What you will do —
Instruction for the entries that follow: retype exactly the lines from the line with "export SYNTH_SLANG_ARGS = --single-unit" to the line with "localparam int NUM_REGS", both included, and omit all others.

Data extract —
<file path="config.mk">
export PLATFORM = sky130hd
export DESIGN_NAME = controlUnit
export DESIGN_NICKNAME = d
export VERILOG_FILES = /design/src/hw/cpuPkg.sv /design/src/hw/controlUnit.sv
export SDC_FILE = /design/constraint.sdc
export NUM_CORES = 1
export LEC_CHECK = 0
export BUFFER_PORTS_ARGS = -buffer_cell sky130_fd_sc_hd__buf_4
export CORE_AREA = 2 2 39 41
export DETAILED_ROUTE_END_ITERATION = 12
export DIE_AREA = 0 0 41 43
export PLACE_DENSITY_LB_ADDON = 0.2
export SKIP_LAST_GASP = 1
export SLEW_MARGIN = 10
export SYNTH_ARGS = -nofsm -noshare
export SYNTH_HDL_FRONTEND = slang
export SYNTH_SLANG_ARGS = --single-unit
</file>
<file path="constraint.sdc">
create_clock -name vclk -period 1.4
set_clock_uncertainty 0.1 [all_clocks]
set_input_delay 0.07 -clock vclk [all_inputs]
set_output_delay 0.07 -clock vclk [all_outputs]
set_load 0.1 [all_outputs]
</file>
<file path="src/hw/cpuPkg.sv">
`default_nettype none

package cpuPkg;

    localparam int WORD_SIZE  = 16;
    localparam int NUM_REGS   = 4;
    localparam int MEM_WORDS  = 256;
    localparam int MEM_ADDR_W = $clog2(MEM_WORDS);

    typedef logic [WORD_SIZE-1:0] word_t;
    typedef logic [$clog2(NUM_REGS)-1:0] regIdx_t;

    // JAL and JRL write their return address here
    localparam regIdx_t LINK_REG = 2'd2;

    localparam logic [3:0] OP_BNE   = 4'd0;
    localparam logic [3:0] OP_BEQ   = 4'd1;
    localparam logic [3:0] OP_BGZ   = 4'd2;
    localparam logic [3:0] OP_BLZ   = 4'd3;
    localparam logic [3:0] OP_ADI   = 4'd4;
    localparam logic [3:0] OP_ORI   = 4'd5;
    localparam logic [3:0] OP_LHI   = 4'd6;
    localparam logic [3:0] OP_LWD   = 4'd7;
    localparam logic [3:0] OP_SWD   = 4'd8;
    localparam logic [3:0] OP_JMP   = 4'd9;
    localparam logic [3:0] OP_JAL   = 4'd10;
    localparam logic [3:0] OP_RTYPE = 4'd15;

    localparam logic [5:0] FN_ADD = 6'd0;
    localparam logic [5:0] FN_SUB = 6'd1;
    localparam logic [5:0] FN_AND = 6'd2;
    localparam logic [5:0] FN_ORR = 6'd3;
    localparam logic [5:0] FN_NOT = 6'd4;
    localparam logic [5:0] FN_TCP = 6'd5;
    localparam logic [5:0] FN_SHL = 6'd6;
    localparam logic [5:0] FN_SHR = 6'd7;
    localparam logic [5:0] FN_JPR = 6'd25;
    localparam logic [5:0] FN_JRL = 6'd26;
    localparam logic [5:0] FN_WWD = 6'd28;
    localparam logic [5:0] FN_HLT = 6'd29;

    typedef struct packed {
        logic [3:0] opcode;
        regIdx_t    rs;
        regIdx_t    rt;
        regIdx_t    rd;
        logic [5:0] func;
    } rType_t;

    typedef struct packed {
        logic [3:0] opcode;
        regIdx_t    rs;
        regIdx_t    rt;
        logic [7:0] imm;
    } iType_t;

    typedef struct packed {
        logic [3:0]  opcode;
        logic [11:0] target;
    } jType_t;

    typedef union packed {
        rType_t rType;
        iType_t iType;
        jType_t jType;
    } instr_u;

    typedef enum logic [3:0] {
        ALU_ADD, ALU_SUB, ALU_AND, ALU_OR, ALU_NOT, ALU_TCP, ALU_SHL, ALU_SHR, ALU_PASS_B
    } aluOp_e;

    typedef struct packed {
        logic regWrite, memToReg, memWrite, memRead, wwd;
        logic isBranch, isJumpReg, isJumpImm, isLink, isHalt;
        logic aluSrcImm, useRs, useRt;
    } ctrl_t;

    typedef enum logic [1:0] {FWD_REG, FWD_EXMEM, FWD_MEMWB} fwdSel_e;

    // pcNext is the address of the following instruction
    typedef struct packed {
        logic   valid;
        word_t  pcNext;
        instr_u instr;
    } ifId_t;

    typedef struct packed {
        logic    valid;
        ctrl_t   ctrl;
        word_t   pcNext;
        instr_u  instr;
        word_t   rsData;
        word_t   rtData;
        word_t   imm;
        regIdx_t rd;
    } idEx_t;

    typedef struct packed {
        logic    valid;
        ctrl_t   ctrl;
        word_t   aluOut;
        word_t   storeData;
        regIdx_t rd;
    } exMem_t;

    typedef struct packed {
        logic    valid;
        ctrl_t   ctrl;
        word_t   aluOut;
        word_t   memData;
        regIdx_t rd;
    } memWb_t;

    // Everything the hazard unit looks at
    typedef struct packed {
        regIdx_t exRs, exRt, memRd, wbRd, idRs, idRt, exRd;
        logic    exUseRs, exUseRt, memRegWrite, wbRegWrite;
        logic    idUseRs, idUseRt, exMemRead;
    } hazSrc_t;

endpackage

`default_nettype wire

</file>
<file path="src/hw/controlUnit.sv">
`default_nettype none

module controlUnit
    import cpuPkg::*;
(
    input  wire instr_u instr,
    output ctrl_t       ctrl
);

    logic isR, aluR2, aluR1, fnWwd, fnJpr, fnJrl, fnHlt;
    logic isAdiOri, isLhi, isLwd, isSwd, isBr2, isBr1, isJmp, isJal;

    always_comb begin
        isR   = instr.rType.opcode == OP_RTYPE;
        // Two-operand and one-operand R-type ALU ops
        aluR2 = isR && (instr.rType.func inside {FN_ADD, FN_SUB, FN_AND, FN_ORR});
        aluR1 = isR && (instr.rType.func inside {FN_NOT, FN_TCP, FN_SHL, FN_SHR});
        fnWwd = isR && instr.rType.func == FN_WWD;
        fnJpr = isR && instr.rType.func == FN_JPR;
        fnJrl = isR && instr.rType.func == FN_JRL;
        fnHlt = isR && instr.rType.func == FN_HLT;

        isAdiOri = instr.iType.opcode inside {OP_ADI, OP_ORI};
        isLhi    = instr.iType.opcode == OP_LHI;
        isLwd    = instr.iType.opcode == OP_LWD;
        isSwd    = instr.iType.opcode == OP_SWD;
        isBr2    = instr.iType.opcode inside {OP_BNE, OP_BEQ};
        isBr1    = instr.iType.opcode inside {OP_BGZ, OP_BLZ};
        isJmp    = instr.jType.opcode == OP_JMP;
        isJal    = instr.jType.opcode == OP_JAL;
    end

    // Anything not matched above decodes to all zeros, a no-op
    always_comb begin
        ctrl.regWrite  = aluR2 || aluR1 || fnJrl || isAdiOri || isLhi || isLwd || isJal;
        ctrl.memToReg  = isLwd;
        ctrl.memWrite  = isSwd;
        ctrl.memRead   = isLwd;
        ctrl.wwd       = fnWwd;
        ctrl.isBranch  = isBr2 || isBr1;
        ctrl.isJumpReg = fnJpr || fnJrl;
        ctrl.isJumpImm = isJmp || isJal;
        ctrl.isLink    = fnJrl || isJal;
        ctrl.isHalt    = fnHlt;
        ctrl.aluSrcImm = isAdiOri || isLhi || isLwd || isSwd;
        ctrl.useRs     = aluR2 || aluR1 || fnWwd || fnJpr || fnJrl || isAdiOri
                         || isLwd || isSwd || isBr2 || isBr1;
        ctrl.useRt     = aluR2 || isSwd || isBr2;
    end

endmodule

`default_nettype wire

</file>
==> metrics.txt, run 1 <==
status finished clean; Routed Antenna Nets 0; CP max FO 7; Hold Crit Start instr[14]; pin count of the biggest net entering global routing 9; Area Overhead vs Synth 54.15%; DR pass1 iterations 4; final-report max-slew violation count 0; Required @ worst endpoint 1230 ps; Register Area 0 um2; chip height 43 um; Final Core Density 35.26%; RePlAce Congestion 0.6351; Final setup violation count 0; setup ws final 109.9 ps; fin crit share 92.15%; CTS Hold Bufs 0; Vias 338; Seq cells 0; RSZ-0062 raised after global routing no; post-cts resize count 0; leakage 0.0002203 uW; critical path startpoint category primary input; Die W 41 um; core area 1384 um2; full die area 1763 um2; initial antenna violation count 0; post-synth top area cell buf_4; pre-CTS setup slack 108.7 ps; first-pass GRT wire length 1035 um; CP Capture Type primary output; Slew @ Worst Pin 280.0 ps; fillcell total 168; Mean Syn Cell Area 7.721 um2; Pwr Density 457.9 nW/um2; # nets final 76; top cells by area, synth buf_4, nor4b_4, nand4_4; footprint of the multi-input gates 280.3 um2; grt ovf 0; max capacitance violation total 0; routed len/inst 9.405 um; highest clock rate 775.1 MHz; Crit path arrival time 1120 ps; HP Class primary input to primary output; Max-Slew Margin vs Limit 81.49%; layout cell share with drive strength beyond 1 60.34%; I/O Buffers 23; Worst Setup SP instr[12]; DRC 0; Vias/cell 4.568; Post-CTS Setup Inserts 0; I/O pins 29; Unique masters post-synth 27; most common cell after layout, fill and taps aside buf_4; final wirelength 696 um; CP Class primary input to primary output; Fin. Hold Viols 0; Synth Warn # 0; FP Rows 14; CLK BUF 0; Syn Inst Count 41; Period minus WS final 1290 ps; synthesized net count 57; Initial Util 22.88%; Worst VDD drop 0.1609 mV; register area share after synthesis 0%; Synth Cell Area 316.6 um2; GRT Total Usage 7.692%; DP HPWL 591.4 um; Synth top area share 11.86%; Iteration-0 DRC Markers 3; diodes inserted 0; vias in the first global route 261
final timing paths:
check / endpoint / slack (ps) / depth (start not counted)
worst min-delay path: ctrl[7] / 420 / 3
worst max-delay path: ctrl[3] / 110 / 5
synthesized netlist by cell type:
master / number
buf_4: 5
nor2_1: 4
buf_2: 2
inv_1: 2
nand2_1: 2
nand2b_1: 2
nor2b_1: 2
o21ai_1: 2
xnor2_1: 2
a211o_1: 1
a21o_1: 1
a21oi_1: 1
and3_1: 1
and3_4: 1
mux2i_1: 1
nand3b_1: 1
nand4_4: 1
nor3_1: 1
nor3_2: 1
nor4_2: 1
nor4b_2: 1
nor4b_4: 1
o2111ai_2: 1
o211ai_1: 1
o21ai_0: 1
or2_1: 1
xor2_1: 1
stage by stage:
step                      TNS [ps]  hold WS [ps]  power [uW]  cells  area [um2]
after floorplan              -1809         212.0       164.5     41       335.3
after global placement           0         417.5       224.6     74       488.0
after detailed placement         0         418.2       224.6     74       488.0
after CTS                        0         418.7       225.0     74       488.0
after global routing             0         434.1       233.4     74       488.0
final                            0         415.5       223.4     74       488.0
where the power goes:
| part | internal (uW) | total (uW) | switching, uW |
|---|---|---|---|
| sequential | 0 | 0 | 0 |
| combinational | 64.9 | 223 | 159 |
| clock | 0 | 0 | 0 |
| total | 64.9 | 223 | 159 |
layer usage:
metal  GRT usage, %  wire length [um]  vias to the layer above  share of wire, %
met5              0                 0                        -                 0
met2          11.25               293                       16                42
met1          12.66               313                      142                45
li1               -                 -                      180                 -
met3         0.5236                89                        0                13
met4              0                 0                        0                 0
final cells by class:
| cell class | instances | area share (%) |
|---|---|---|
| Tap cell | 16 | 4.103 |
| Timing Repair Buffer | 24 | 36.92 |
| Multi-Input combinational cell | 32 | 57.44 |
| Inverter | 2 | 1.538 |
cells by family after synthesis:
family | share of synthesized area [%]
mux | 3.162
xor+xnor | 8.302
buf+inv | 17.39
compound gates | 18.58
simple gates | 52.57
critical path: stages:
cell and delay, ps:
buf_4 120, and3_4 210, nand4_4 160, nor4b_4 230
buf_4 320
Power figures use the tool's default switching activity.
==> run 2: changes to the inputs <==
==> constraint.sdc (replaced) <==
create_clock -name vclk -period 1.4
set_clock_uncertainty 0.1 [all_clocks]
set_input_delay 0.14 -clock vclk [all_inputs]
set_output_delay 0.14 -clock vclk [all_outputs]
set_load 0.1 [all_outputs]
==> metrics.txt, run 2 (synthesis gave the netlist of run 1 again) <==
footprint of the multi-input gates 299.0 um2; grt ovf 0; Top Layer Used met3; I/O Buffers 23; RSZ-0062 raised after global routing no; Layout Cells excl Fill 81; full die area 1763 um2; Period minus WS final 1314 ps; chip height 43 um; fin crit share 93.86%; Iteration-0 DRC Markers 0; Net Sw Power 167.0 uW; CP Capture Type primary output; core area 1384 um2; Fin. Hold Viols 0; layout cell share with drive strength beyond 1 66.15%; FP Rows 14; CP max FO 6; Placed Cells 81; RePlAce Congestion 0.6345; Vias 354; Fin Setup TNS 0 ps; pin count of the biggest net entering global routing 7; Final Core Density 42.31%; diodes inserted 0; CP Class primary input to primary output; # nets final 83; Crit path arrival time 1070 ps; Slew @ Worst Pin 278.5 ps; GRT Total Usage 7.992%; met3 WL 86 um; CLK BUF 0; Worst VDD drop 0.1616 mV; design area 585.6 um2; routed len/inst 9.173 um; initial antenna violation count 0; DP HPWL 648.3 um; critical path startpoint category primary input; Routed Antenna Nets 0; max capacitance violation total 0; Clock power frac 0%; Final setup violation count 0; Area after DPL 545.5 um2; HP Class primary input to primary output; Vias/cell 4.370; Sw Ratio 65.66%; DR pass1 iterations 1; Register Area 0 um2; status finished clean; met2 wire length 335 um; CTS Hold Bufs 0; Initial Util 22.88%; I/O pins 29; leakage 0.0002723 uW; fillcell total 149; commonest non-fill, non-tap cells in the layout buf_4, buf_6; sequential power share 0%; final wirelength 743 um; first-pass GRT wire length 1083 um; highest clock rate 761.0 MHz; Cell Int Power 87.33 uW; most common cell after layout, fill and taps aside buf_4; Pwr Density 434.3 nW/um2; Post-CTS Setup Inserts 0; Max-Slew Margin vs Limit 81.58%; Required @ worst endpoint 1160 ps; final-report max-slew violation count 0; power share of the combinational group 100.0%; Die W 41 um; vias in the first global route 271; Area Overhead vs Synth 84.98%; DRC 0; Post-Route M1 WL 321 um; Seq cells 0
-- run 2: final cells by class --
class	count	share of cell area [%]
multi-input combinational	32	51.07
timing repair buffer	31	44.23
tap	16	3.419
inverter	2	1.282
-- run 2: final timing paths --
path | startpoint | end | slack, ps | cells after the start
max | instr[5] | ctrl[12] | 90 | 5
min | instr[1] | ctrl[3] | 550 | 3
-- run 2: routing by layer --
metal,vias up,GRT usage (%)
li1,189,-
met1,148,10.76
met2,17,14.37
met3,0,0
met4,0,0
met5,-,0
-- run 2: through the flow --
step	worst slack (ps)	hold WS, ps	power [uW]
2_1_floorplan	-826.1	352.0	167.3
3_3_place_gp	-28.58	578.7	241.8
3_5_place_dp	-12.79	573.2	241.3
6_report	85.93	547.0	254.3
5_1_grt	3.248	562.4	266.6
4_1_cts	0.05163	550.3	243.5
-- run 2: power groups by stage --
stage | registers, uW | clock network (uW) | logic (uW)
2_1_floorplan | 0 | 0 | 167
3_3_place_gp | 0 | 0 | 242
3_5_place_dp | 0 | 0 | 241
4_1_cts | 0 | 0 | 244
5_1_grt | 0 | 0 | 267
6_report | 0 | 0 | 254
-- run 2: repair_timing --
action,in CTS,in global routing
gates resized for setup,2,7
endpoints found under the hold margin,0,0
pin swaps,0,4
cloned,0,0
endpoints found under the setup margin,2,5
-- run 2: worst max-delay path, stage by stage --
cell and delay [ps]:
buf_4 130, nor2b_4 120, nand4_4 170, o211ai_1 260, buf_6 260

Written solution —
export SYNTH_SLANG_ARGS = --single-unit
</file>
<file path="constraint.sdc">
create_clock -name vclk -period 1.4
set_clock_uncertainty 0.1 [all_clocks]
set_input_delay 0.07 -clock vclk [all_inputs]
set_output_delay 0.07 -clock vclk [all_outputs]
set_load 0.1 [all_outputs]
</file>
<file path="src/hw/cpuPkg.sv">
`default_nettype none

package cpuPkg;

    localparam int WORD_SIZE  = 16;
    localparam int NUM_REGS   = 4;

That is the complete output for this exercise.